Y así, Peter Aaron, escritor (y peculiar alter ego de Paul Auster: su nombre tiene las mismas iniciales y ha escrito una novela llamada Luna, tal como el propio Auster escribiera El Palacio de la Luna ), escribirá Leviatán, la biografía de Benjamin Sachs, el muerto, también escritor y objetor de conciencia encarcelado durante la guerra de Vietnam, desaparecido desde el año 1986, autor de una novela de juventud que le convirtiera fugazmente en un escritor de culto, posiblemente un asesino, y angustiado agonista de un dilema contemporáneo: ¿literatura o compromiso político? ¿Realidad o ficción? Pero la biografía es doble -el biógrafo frente al biografiado, como alguien frente a un espejo que le devuelve la imagen de otro- porque es también la de Peter Aaron, para quien Sachs no era sólo un amigo amado y desaparecido, sino también un síntoma de su absoluta ignorancia, un emblema de lo incognoscible. Y porque Peter no sería lo que es si quince años antes no hubiera conocido a Benjamin, ni Benjamin habría cumplido su explosivo destino si en su vida no hubiera aparecido Peter, dando lugar a un ineludible, azaroso, laberíntico, austeriano encadenamiento de circunstancias.

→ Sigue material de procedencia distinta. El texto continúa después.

Background: an optimization exercise with open tools, aiming at small area. Do not read the settings as production practice. Only simulation tests tie the RTL to the original design; equivalence was not proved. Power and IR drop assume default switching activity. The flow treats the clock pin as an ideal source, which a real chip does not have.

**flow/design.v**
```verilog
module flex_frame (
    input  wire        clk,
    input  wire        rst,
    input  wire        sym_valid,
    input  wire [1:0]  sym,
    output wire [1:0]  state,        
    output reg         ev_sync,
    output reg         ev_fiw_ok,
    output reg         ev_fiw_rej,
    output reg         ev_frame,
    output reg  [31:0] ev_info,
    output reg  [1:0]  ev_aux,
    output reg         wd_valid_a,   
    output wire        wd_valid_b,   
    output wire        wd_cd,        
    output wire [6:0]  wd_idx,
    output reg  [31:0] wd_word_a,
    output reg  [31:0] wd_word_b
);
    localparam [1:0] ST_SYNC1 = 2'd0, ST_FIW = 2'd1, ST_SYNC2 = 2'd2, ST_DATA = 2'd3;
    localparam integer LL = 248;      
    reg          st1, st0;      
    reg [63:0]   sync_buf;
    reg          pol;           
    reg [11:0]   cnt;           
    reg          toggle;        
    reg [3:0]    idle_seen;     
    reg          eq_a, eq_b, eq_c, eq_d;
    reg [3:0]    cycle_no;
    reg [6:0]    frame_no;
    reg [4:0]    s1;            
    reg [4:0]    dd;            
    reg          fiw_b31;       
    reg [LL-1:0] la, lb, lc, ld;
    reg          w0a, w0b;      
    function automatic [4:0] mul_a;
        input [4:0] v;
        mul_a = {v[3:0], 1'b0} ^ (v[4] ? 5'b00101 : 5'b00000);
    endfunction
    function automatic [4:0] gmul;
        input [4:0] a;
        input [4:0] b;
        integer k;
        reg [4:0] p, t;
        begin
            p = 5'd0;
            t = a;
            for (k = 0; k < 5; k = k + 1) begin
                if (b[k]) p = p ^ t;
                t = mul_a(t);
            end
            gmul = p;
        end
    endfunction
    function automatic [4:0] apow;      
        input integer n;
        integer k;
        begin
            apow = 5'd1;
            for (k = 0; k < n; k = k + 1) apow = mul_a(apow);
        end
    endfunction
    function automatic [4:0] dist16;
        input [15:0] d;
        integer k;
        begin
            dist16 = 5'd0;
            for (k = 0; k < 16; k = k + 1) dist16 = dist16 + {4'd0, d[k]};
        end
    endfunction
    function automatic [5:0] pop32;
        input [31:0] d;
        integer k;
        begin
            pop32 = 6'd0;
            for (k = 0; k < 32; k = k + 1) pop32 = pop32 + {5'd0, d[k]};
        end
    endfunction
    function automatic amo8;
        input [7:0] v;
        reg a0, a1, n0, n1;
        begin
            a0 = (v[0] & (v[1] | v[2] | v[3])) | (v[1] & (v[2] | v[3])) | (v[2] & v[3]);
            a1 = (v[4] & (v[5] | v[6] | v[7])) | (v[5] & (v[6] | v[7])) | (v[6] & v[7]);
            n0 = |v[3:0];
            n1 = |v[7:4];
            amo8 = !a0 && !a1 && !(n0 && n1);
        end
    endfunction
    function automatic amo16;
        input [15:0] v;
        amo16 = amo8(v[7:0]) && amo8(v[15:8]) && !(|v[7:0] && |v[15:8]);
    endfunction
    function automatic [1:0] near32;
        input [31:0] y;
        reg [1:0] fa [0:9];
        reg [1:0] fb [0:3];
        reg [1:0] fc;
        reg [14:0] cy;
        reg u0, u1;
        integer k;
        begin
            for (k = 0; k < 10; k = k + 1) begin
                fa[k] = y[3 * k] + y[3 * k + 1] + y[3 * k + 2];
                cy[k] = fa[k][1];
            end
            fb[0] = fa[0][0] + fa[1][0] + fa[2][0];
            fb[1] = fa[3][0] + fa[4][0] + fa[5][0];
            fb[2] = fa[6][0] + fa[7][0] + fa[8][0];
            fb[3] = fa[9][0] + y[30] + y[31];
            for (k = 0; k < 4; k = k + 1) cy[10 + k] = fb[k][1];
            fc = fb[0][0] + fb[1][0] + fb[2][0];
            cy[14] = fc[1];
            u0 = fc[0];
            u1 = fb[3][0];
            near32[0] = amo16({1'b0, cy}) && (!(|cy) || !(u0 && u1));
            near32[1] = amo16({1'b0, ~cy}) && ((&cy) || u0 || u1);
        end
    endfunction
    function automatic le3_16;
        input [15:0] y;
        reg [1:0] f0, f1, f2, f3, f4, f5, f6, h7;
        begin
            f0 = y[0]  + y[1]  + y[2];
            f1 = y[3]  + y[4]  + y[5];
            f2 = y[6]  + y[7]  + y[8];
            f3 = y[9]  + y[10] + y[11];
            f4 = y[12] + y[13] + y[14];
            f5 = f0[0] + f1[0] + f2[0];
            f6 = f3[0] + f4[0] + y[15];
            h7 = f5[0] + f6[0];
            le3_16 = amo8({f0[1], f1[1], f2[1], f3[1], f4[1], f5[1], f6[1], h7[1]});
        end
    endfunction
    wire [1:0] r     = pol ? ~sym : sym;
    wire       bit_a = r[1];
    wire       bit_b = sym[1] ^ sym[0];
    assign state = {st1, st0};
    wire       tog   = toggle;
    wire       inc   = !(tog && state == ST_DATA);
    wire [11:0] c    = cnt + {11'd0, inc};
    wire [63:0] nbuf  = {sync_buf[62:0], ~sym[1]};
    wire [1:0]  mnear = near32(nbuf[47:16] ^ 32'hA6C6AAAA);
    wire        cnear = le3_16(nbuf[63:48] ^ ~nbuf[15:0]);
    wire        hit_n = mnear[0] && cnear;
    wire        hit_i = mnear[1] && cnear;
    wire [15:0] code  = sync_buf[63:48] ^ {16{pol}};
    wire [1:0] mf0 = !code[2] + code[11] + code[12];
    wire [1:0] mf1 = code[2] + code[11] + !code[12];
    wire [1:0] mf2 = code[0] + code[1] + !code[15];
    wire [1:0] mf3 = code[0] + code[1] + code[15];
    wire [1:0] mf4 = code[5] + !code[10] + code[13];
    wire [1:0] mf5 = code[5] + code[10] + !code[13];
    wire [1:0] mf6 = !code[3] + code[4] + code[7];
    wire [1:0] mf7 = !code[3] + !code[4] + code[7];
    wire [1:0] mf8 = code[6] + !code[8] + !code[9];
    wire [1:0] mf9 = code[6] + code[8] + !code[9];
    wire [1:0] m1_f5 = mf0[0] + mf2[0] + mf4[0];
    wire [1:0] m1_f6 = mf6[0] + mf8[0] + code[14];
    wire [1:0] m1_h7 = m1_f5[0] + m1_f6[0];
    wire m1 = amo8({mf0[1], mf2[1], mf4[1], mf6[1], mf8[1], m1_f5[1], m1_f6[1], m1_h7[1]});    
    wire [1:0] m2_f5 = mf1[0] + mf2[0] + !mf4[0];
    wire [1:0] m2_f6 = mf6[0] + !mf8[0] + code[14];
    wire [1:0] m2_h7 = m2_f5[0] + m2_f6[0];
    wire m2 = amo8({mf1[1], mf2[1], !mf4[1], mf6[1], !mf8[1], m2_f5[1], m2_f6[1], m2_h7[1]});    
    wire [1:0] m3_f5 = !mf0[0] + mf3[0] + mf5[0];
    wire [1:0] m3_f6 = mf7[0] + mf8[0] + !code[14];
    wire [1:0] m3_h7 = m3_f5[0] + m3_f6[0];
    wire m3 = amo8({!mf0[1], mf3[1], mf5[1], mf7[1], mf8[1], m3_f5[1], m3_f6[1], m3_h7[1]});    
    wire [1:0] m4_f5 = !mf0[0] + mf2[0] + !mf5[0];
    wire [1:0] m4_f6 = !mf7[0] + mf9[0] + !code[14];
    wire [1:0] m4_h7 = m4_f5[0] + m4_f6[0];
    wire m4 = amo8({!mf0[1], mf2[1], !mf5[1], !mf7[1], mf9[1], m4_f5[1], m4_f6[1], m4_h7[1]});    
    wire [1:0] m5_f5 = !mf1[0] + mf3[0] + !mf5[0];
    wire [1:0] m5_f6 = mf7[0] + !mf8[0] + !code[14];
    wire [1:0] m5_h7 = m5_f5[0] + m5_f6[0];
    wire m5 = amo8({!mf1[1], mf3[1], !mf5[1], mf7[1], !mf8[1], m5_f5[1], m5_f6[1], m5_h7[1]});    
    wire known  = m1 | m2 | m3 | m4 | m5;
    wire baud32 = m3 | m4 | m5;
    wire lev4   = m2 | m4 | m5;
    wire [4:0] s1sq;
    wire       s1nz = |s1;
    wire [30:0] emask;           
    assign s1sq[0] = s1[0] ^ s1[4];
    assign s1sq[1] = s1[3];
    assign s1sq[2] = s1[1] ^ s1[4];
    assign s1sq[3] = s1[3] ^ s1[4];
    assign s1sq[4] = s1[2];
    assign emask[30] = s1nz & ~((s1[4] ^ dd[0]) | (s1[1] ^ s1[3] ^ dd[1]) | (s1[1] ^ s1[2] ^ s1[4] ^ dd[2]) | (s1[4] ^ dd[3]) | (s1[2] ^ s1[4] ^ dd[4]));
    assign emask[29] = s1nz & ~((s1[2] ^ s1[3] ^ dd[0]) | (s1[0] ^ dd[1]) | (s1[0] ^ s1[2] ^ dd[2]) | (1'b0 ^ dd[3]) | (s1[2] ^ s1[3] ^ s1[4] ^ dd[4]));
    assign emask[28] = s1nz & ~((s1[1] ^ s1[3] ^ dd[0]) | (1'b0 ^ dd[1]) | (s1[0] ^ s1[1] ^ s1[4] ^ dd[2]) | (s1[3] ^ s1[4] ^ dd[3]) | (s1[0] ^ s1[1] ^ s1[3] ^ s1[4] ^ dd[4]));
    assign emask[27] = s1nz & ~((s1[1] ^ s1[2] ^ dd[0]) | (s1[0] ^ s1[4] ^ dd[1]) | (s1[4] ^ dd[2]) | (s1[2] ^ dd[3]) | (s1[1] ^ s1[2] ^ s1[4] ^ dd[4]));
    assign emask[26] = s1nz & ~((s1[0] ^ dd[0]) | (s1[3] ^ dd[1]) | (s1[0] ^ s1[2] ^ s1[3] ^ dd[2]) | (s1[0] ^ s1[2] ^ dd[3]) | (s1[0] ^ s1[1] ^ s1[2] ^ s1[3] ^ dd[4]));
    assign emask[25] = s1nz & ~((s1[1] ^ s1[3] ^ s1[4] ^ dd[0]) | (s1[1] ^ s1[3] ^ dd[1]) | (s1[0] ^ s1[2] ^ dd[2]) | (s1[3] ^ dd[3]) | (s1[0] ^ s1[1] ^ s1[2] ^ s1[3] ^ dd[4]));
    assign emask[24] = s1nz & ~((s1[1] ^ s1[3] ^ dd[0]) | (s1[4] ^ dd[1]) | (s1[0] ^ s1[2] ^ s1[4] ^ dd[2]) | (s1[2] ^ dd[3]) | (s1[1] ^ s1[3] ^ dd[4]));
    assign emask[23] = s1nz & ~((s1[0] ^ s1[1] ^ s1[3] ^ dd[0]) | (s1[3] ^ dd[1]) | (s1[1] ^ s1[2] ^ s1[3] ^ s1[4] ^ dd[2]) | (s1[0] ^ s1[2] ^ s1[3] ^ s1[4] ^ dd[3]) | (s1[2] ^ s1[4] ^ dd[4]));
    assign emask[22] = s1nz & ~((s1[2] ^ s1[3] ^ s1[4] ^ dd[0]) | (s1[0] ^ s1[1] ^ s1[3] ^ s1[4] ^ dd[1]) | (s1[0] ^ s1[2] ^ s1[4] ^ dd[2]) | (s1[2] ^ s1[3] ^ dd[3]) | (s1[0] ^ s1[3] ^ s1[4] ^ dd[4]));
    assign emask[21] = s1nz & ~((s1[0] ^ s1[1] ^ s1[3] ^ dd[0]) | (s1[3] ^ s1[4] ^ dd[1]) | (s1[3] ^ s1[4] ^ dd[2]) | (s1[0] ^ dd[3]) | (s1[0] ^ s1[2] ^ dd[4]));
    assign emask[20] = s1nz & ~((s1[0] ^ s1[4] ^ dd[0]) | (s1[1] ^ dd[1]) | (s1[0] ^ s1[1] ^ s1[3] ^ s1[4] ^ dd[2]) | (s1[0] ^ s1[2] ^ s1[4] ^ dd[3]) | (s1[0] ^ s1[1] ^ s1[3] ^ s1[4] ^ dd[4]));
    assign emask[19] = s1nz & ~((s1[1] ^ s1[2] ^ s1[4] ^ dd[0]) | (s1[0] ^ s1[1] ^ s1[3] ^ dd[1]) | (1'b0 ^ dd[2]) | (s1[3] ^ dd[3]) | (s1[0] ^ s1[1] ^ s1[4] ^ dd[4]));
    assign emask[18] = s1nz & ~((1'b0 ^ dd[0]) | (s1[4] ^ dd[1]) | (s1[1] ^ s1[2] ^ dd[2]) | (s1[2] ^ s1[3] ^ s1[4] ^ dd[3]) | (s1[0] ^ s1[4] ^ dd[4]));
    assign emask[17] = s1nz & ~((s1[0] ^ s1[2] ^ s1[3] ^ dd[0]) | (s1[0] ^ s1[3] ^ s1[4] ^ dd[1]) | (s1[1] ^ s1[2] ^ s1[3] ^ dd[2]) | (s1[0] ^ s1[3] ^ s1[4] ^ dd[3]) | (s1[1] ^ dd[4]));
    assign emask[16] = s1nz & ~((s1[0] ^ s1[2] ^ s1[3] ^ s1[4] ^ dd[0]) | (s1[0] ^ s1[1] ^ s1[4] ^ dd[1]) | (s1[3] ^ s1[4] ^ dd[2]) | (s1[0] ^ s1[3] ^ dd[3]) | (s1[1] ^ s1[2] ^ s1[4] ^ dd[4]));
    assign emask[15] = s1nz & ~((s1[0] ^ s1[4] ^ dd[0]) | (s1[1] ^ s1[4] ^ dd[1]) | (s1[0] ^ s1[2] ^ s1[3] ^ s1[4] ^ dd[2]) | (s1[0] ^ s1[3] ^ dd[3]) | (s1[1] ^ s1[3] ^ dd[4]));
    assign emask[14] = s1nz & ~((s1[0] ^ s1[1] ^ s1[3] ^ s1[4] ^ dd[0]) | (s1[1] ^ s1[4] ^ dd[1]) | (s1[1] ^ s1[2] ^ s1[3] ^ dd[2]) | (s1[0] ^ s1[4] ^ dd[3]) | (s1[0] ^ s1[4] ^ dd[4]));
    assign emask[13] = s1nz & ~((s1[0] ^ s1[2] ^ s1[3] ^ s1[4] ^ dd[0]) | (s1[0] ^ s1[1] ^ dd[1]) | (s1[1] ^ s1[2] ^ s1[3] ^ s1[4] ^ dd[2]) | (s1[0] ^ s1[2] ^ s1[4] ^ dd[3]) | (s1[0] ^ s1[1] ^ s1[2] ^ dd[4]));
    assign emask[12] = s1nz & ~((s1[2] ^ s1[3] ^ s1[4] ^ dd[0]) | (s1[0] ^ s1[1] ^ s1[3] ^ dd[1]) | (s1[0] ^ s1[1] ^ s1[4] ^ dd[2]) | (s1[4] ^ dd[3]) | (s1[3] ^ dd[4]));
    assign emask[11] = s1nz & ~((s1[1] ^ s1[2] ^ dd[0]) | (s1[0] ^ dd[1]) | (s1[1] ^ s1[2] ^ s1[4] ^ dd[2]) | (s1[3] ^ s1[4] ^ dd[3]) | (s1[0] ^ s1[1] ^ s1[2] ^ dd[4]));
    assign emask[10] = s1nz & ~((s1[2] ^ s1[3] ^ dd[0]) | (s1[0] ^ s1[4] ^ dd[1]) | (s1[0] ^ s1[1] ^ dd[2]) | (s1[2] ^ s1[3] ^ s1[4] ^ dd[3]) | (s1[0] ^ s1[2] ^ s1[3] ^ dd[4]));
    assign emask[9] = s1nz & ~((s1[0] ^ s1[1] ^ s1[2] ^ dd[0]) | (s1[0] ^ s1[3] ^ s1[4] ^ dd[1]) | (s1[0] ^ s1[2] ^ s1[3] ^ s1[4] ^ dd[2]) | (s1[0] ^ dd[3]) | (s1[0] ^ s1[3] ^ s1[4] ^ dd[4]));
    assign emask[8] = s1nz & ~((s1[0] ^ s1[1] ^ s1[3] ^ s1[4] ^ dd[0]) | (s1[1] ^ dd[1]) | (s1[3] ^ dd[2]) | (s1[0] ^ s1[2] ^ s1[3] ^ dd[3]) | (1'b0 ^ dd[4]));
    assign emask[7] = s1nz & ~((s1[4] ^ dd[0]) | (s1[1] ^ s1[3] ^ s1[4] ^ dd[1]) | (s1[4] ^ dd[2]) | (s1[2] ^ s1[3] ^ dd[3]) | (s1[0] ^ s1[2] ^ dd[4]));
    assign emask[6] = s1nz & ~((s1[0] ^ dd[0]) | (s1[3] ^ s1[4] ^ dd[1]) | (s1[0] ^ s1[1] ^ s1[3] ^ dd[2]) | (s1[0] ^ s1[3] ^ s1[4] ^ dd[3]) | (s1[1] ^ s1[2] ^ s1[3] ^ s1[4] ^ dd[4]));
    assign emask[5] = s1nz & ~((s1[0] ^ s1[1] ^ s1[2] ^ s1[4] ^ dd[0]) | (s1[0] ^ s1[1] ^ s1[4] ^ dd[1]) | (s1[0] ^ s1[1] ^ s1[3] ^ dd[2]) | (s1[0] ^ s1[4] ^ dd[3]) | (s1[0] ^ s1[2] ^ s1[3] ^ dd[4]));
    assign emask[4] = s1nz & ~((s1[0] ^ s1[1] ^ s1[2] ^ s1[4] ^ dd[0]) | (s1[0] ^ s1[1] ^ dd[1]) | (s1[0] ^ s1[2] ^ s1[3] ^ dd[2]) | (s1[0] ^ s1[2] ^ s1[3] ^ dd[3]) | (s1[2] ^ s1[3] ^ s1[4] ^ dd[4]));
    assign emask[3] = s1nz & ~((s1[1] ^ s1[3] ^ s1[4] ^ dd[0]) | (s1[1] ^ s1[3] ^ s1[4] ^ dd[1]) | (s1[0] ^ s1[1] ^ dd[2]) | (s1[2] ^ s1[4] ^ dd[3]) | (s1[1] ^ s1[2] ^ s1[3] ^ s1[4] ^ dd[4]));
    assign emask[2] = s1nz & ~((s1[0] ^ s1[1] ^ s1[2] ^ dd[0]) | (s1[0] ^ s1[3] ^ dd[1]) | (s1[0] ^ s1[1] ^ s1[3] ^ s1[4] ^ dd[2]) | (s1[0] ^ s1[2] ^ s1[3] ^ s1[4] ^ dd[3]) | (s1[3] ^ dd[4]));
    assign emask[1] = s1nz & ~((s1[1] ^ s1[2] ^ s1[4] ^ dd[0]) | (s1[0] ^ s1[1] ^ s1[3] ^ s1[4] ^ dd[1]) | (s1[1] ^ s1[2] ^ dd[2]) | (s1[2] ^ s1[4] ^ dd[3]) | (s1[1] ^ dd[4]));
    assign emask[0] = s1nz & ~((s1[0] ^ s1[2] ^ s1[3] ^ dd[0]) | (s1[0] ^ s1[3] ^ dd[1]) | (s1[3] ^ dd[2]) | (s1[0] ^ s1[2] ^ dd[3]) | (s1[0] ^ s1[1] ^ s1[4] ^ dd[4]));
    wire       bch_ok = s1nz ? |emask : ~|dd;
    wire [1:0] nfix   = !s1nz ? 2'd0 : (dd == 5'd0) ? 2'd1 : 2'd2;
    reg [30:0] fx;
    integer b;
    always @* begin
        for (b = 0; b < 31; b = b + 1) fx[b] = la[30 - b] ^ emask[b];
    end
    wire [3:0] fsum = fx[3:0] + fx[7:4] + fx[11:8] + fx[15:12] + fx[19:16] + {3'd0, fx[20]};
    wire last_bit = &c[7:0];
    wire w7       = &c[2:0];
    wire first_w  = ~|c[7:3];
    wire same_a   = bit_a ~^ la[7];
    wire same_b   = bit_b ~^ lb[7];
    wire same_c   = bit_a ~^ lc[7];
    wire same_d   = bit_b ~^ ld[7];
    wire idl_a    = eq_a & same_a;
    wire idl_b    = eq_b & same_b;
    wire idl_c    = eq_c & same_c;
    wire idl_d    = eq_d & same_d;
    reg [3:0] idle_n;
    always @* begin
        idle_n = idle_seen;
        if (last_bit) begin
            if (!tog) begin
                idle_n[0] = idle_seen[0] | idl_a;
                idle_n[1] = idle_seen[1] | idl_b;
            end else begin
                idle_n[2] = idle_seen[2] | idl_c;
                idle_n[3] = idle_seen[3] | idl_d;
            end
        end
    end
    function automatic all_idle_f;
        input [3:0] v;
        input       b32;
        input       l4;
        all_idle_f = v[0] & (v[1] | !l4) & (v[2] | !b32) & (v[3] | !(b32 & l4));
    endfunction
    wire full_step = (c == 12'hAFF) && (!baud32 || tog);
    wire fiw_bit = (c[5] || (c[4] && |c[3:0])) && c[6:0] != 7'd48;
    wire enA = sym_valid && ((state == ST_DATA && !tog) ||
                             (state == ST_FIW && fiw_bit));
    wire enC = sym_valid && state == ST_DATA && tog;
    wire holdA = !sym_valid || (state == ST_DATA ? tog : !(state == ST_FIW && fiw_bit));
    wire holdC = !sym_valid || (state == ST_DATA ? !tog : 1'b1);
    always @(posedge clk) begin
        if (enA && w7) begin
            eq_a <= first_w | idl_a;
            eq_b <= first_w | idl_b;
        end
        if (enC && w7) begin
            eq_c <= first_w | idl_c;
            eq_d <= first_w | idl_d;
        end
        w0a <= tog ? lc[LL-1] : la[LL-1];
        w0b <= tog ? ld[LL-1] : lb[LL-1];
        la <= (la | {LL{enA}}) & ({la[LL-2:0], bit_a} | {LL{holdA}});
        lb <= (lb | {LL{enA}}) & ({lb[LL-2:0], bit_b} | {LL{holdA}});
        lc <= (lc | {LL{enC}}) & ({lc[LL-2:0], bit_a} | {LL{holdC}});
        ld <= (ld | {LL{enC}}) & ({ld[LL-2:0], bit_b} | {LL{holdC}});
    end
    always @(posedge clk) begin
        if (rst) begin
            {st1, st0}      <= ST_SYNC1;
            sync_buf   <= 64'd0;
            pol        <= 1'b0;
            cycle_no   <= 4'd0;
            frame_no   <= 7'd0;
            ev_sync    <= 1'b0;
            ev_fiw_ok  <= 1'b0;
            ev_fiw_rej <= 1'b0;
            ev_frame   <= 1'b0;
            wd_valid_a <= 1'b0;
        end else begin
            ev_sync    <= 1'b0;
            ev_fiw_ok  <= 1'b0;
            ev_fiw_rej <= 1'b0;
            ev_frame   <= 1'b0;
            wd_valid_a <= 1'b0;
            if (sym_valid) begin
                case (state)
                    ST_SYNC1: begin
                        sync_buf <= nbuf;
                        if (hit_n || hit_i) begin
                            pol     <= hit_i;
                            cnt     <= 12'd0;
                            {st1, st0}   <= ST_FIW;
                            ev_sync <= 1'b1;
                        end
                    end
                    ST_FIW: begin
                        cnt <= c;
                        if (fiw_bit) begin
                            if (c[6:0] == 7'd17) begin
                                s1 <= {4'd0, bit_a};
                                dd <= 5'd0;
                            end else begin
                                s1 <= mul_a(s1) ^ {4'd0, bit_a};
                                dd <= mul_a(mul_a(mul_a(dd))) ^
                                      ({5{bit_a}} & (mul_a(mul_a(s1sq)) ^ mul_a(s1)));
                            end
                        end
                        if (c[6:0] == 7'd48) begin
                            fiw_b31 <= bit_a;
                            cnt     <= 12'd0;
                            if (!bch_ok || fsum != 4'hF) begin
                                ev_fiw_rej <= 1'b1;
                                {st1, st0}      <= ST_SYNC1;
                            end else begin
                                cycle_no  <= fx[7:4];
                                frame_no  <= fx[14:8];
                                ev_fiw_ok <= 1'b1;
                                {st1, st0}     <= ST_SYNC2;
                            end
                        end
                    end
                    ST_SYNC2: begin
                        cnt <= c;
                        if (c[6:0] == (baud32 ? 7'd80 : 7'd40)) begin
                            cnt       <= 12'hFFF;
                            toggle    <= 1'b0;
                            idle_seen <= 4'd0;
                            {st1, st0}     <= ST_DATA;
                        end
                    end
                    ST_DATA: begin
                        cnt        <= c;
                        toggle     <= !tog && baud32;
                        idle_seen  <= idle_n;
                        wd_valid_a <= &c[7:3];
                        if (full_step || all_idle_f(idle_n, baud32, lev4)) begin
                            ev_frame <= 1'b1;
                            {st1, st0}    <= ST_SYNC1;
                        end
                    end
                endcase
            end
        end
    end
    assign wd_cd      = baud32 & ~toggle;
    assign wd_idx     = {cnt[11:8], cnt[2:0]};
    assign wd_valid_b = wd_valid_a & lev4;
    integer k;
    always @* begin
        wd_word_a[0] = w0a;
        wd_word_b[0] = w0b;
        for (k = 1; k < 32; k = k + 1) begin
            wd_word_a[k] = wd_cd ? lc[8 * (31 - k)] : la[8 * (31 - k)];
            wd_word_b[k] = wd_cd ? ld[8 * (31 - k)] : lb[8 * (31 - k)];
        end
    end
    wire [31:0] fiw_info = {fiw_b31 & ~bch_ok, fx};
    wire full_post = (cnt == 12'hAFF) && !toggle;
    always @* begin
        if (ev_sync) begin
            ev_info = {12'd0, known, lev4, baud32, pol, code};
            ev_aux  = 2'd0;
        end else if (ev_frame) begin
            ev_info = {18'd0, lev4, baud32, pol, cycle_no, frame_no};
            ev_aux  = {all_idle_f(idle_seen, baud32, lev4), full_post};
        end else begin
            ev_info = fiw_info;
            ev_aux  = ev_fiw_ok ? nfix : {1'b0, bch_ok};
        end
    end
endmodule
```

“Una muy inteligente novela política acerca de nuestra sociedad, pero también una ficción fascinante sobre dos escritores, sobre dos concepciones de la literatura” (Mark Illis, The Spectator).
“Paul Auster escribe con la facilidad y la elegancia de un experimentado jugador de billar y envía un extraño acontecimiento rodando contra otro, en una brillante e inesperada carambola” (Michiko Kakutani, The New York Times).
“La novela está llena de historias dentro de historias, encadenadas por un argumento que es lineal sólo en apariencia. Un enredo fascinante, escrito con una prosa deliberadamente escueta a pesar de su perfección, tensa como una cuerda de acero que une las brillantes gemas de la narración” (T. Mallon, The Washington Post).
“Transparente como una luz de invierno, emocionante como una novela policíaca, Leviatán es quizá la novela más hermosa de Paul Auster” (Catherine Argand, Lire)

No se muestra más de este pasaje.